Stored data:
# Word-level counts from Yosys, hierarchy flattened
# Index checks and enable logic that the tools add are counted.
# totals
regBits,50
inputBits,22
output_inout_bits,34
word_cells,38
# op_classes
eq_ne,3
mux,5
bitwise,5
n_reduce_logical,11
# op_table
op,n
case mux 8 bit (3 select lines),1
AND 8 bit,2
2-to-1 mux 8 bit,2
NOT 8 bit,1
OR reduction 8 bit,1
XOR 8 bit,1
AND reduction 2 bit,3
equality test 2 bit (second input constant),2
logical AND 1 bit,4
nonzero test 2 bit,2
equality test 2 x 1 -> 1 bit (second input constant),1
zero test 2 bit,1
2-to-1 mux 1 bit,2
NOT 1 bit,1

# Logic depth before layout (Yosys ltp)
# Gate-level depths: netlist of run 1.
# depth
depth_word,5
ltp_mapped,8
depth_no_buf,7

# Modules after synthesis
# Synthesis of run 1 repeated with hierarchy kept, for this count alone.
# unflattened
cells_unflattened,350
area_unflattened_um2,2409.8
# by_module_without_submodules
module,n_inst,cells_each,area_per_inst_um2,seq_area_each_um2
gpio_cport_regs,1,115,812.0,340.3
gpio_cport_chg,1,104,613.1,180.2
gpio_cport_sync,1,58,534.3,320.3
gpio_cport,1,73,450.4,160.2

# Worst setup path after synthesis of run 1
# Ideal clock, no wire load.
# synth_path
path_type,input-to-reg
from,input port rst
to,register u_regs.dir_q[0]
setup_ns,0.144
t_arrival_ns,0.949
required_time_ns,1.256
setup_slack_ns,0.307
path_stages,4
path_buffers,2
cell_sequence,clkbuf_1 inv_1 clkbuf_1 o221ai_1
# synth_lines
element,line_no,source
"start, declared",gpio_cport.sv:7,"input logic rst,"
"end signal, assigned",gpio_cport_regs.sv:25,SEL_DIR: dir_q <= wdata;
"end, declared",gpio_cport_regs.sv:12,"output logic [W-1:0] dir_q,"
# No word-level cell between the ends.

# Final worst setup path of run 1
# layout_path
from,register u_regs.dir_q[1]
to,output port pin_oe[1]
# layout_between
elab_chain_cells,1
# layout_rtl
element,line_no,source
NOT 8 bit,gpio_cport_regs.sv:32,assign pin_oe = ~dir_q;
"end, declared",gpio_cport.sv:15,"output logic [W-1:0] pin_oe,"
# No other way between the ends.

*What you are asked to do:*
Reproduce every entry above without a single alteration.

*Problem solution:*
# Word-level counts from Yosys, hierarchy flattened
# Index checks and enable logic that the tools add are counted.
# totals
regBits,50
inputBits,22
output_inout_bits,34
word_cells,38
# op_classes
eq_ne,3
mux,5
bitwise,5
n_reduce_logical,11
# op_table
op,n
case mux 8 bit (3 select lines),1
AND 8 bit,2
2-to-1 mux 8 bit,2
NOT 8 bit,1
OR reduction 8 bit,1
XOR 8 bit,1
AND reduction 2 bit,3
equality test 2 bit (second input constant),2
logical AND 1 bit,4
nonzero test 2 bit,2
equality test 2 x 1 -> 1 bit (second input constant),1
zero test 2 bit,1
2-to-1 mux 1 bit,2
NOT 1 bit,1

# Logic depth before layout (Yosys ltp)
# Gate-level depths: netlist of run 1.
# depth
depth_word,5
ltp_mapped,8
depth_no_buf,7

# Modules after synthesis
# Synthesis of run 1 repeated with hierarchy kept, for this count alone.
# unflattened
cells_unflattened,350
area_unflattened_um2,2409.8
# by_module_without_submodules
module,n_inst,cells_each,area_per_inst_um2,seq_area_each_um2
gpio_cport_regs,1,115,812.0,340.3
gpio_cport_chg,1,104,613.1,180.2
gpio_cport_sync,1,58,534.3,320.3
gpio_cport,1,73,450.4,160.2

# Worst setup path after synthesis of run 1
# Ideal clock, no wire load.
# synth_path
path_type,input-to-reg
from,input port rst
to,register u_regs.dir_q[0]
setup_ns,0.144
t_arrival_ns,0.949
required_time_ns,1.256
setup_slack_ns,0.307
path_stages,4
path_buffers,2
cell_sequence,clkbuf_1 inv_1 clkbuf_1 o221ai_1
# synth_lines
element,line_no,source
"start, declared",gpio_cport.sv:7,"input logic rst,"
"end signal, assigned",gpio_cport_regs.sv:25,SEL_DIR: dir_q <= wdata;
"end, declared",gpio_cport_regs.sv:12,"output logic [W-1:0] dir_q,"
# No word-level cell between the ends.

# Final worst setup path of run 1
# layout_path
from,register u_regs.dir_q[1]
to,output port pin_oe[1]
# layout_between
elab_chain_cells,1
# layout_rtl
element,line_no,source
NOT 8 bit,gpio_cport_regs.sv:32,assign pin_oe = ~dir_q;
"end, declared",gpio_cport.sv:15,"output logic [W-1:0] pin_oe,"
# No other way between the ends.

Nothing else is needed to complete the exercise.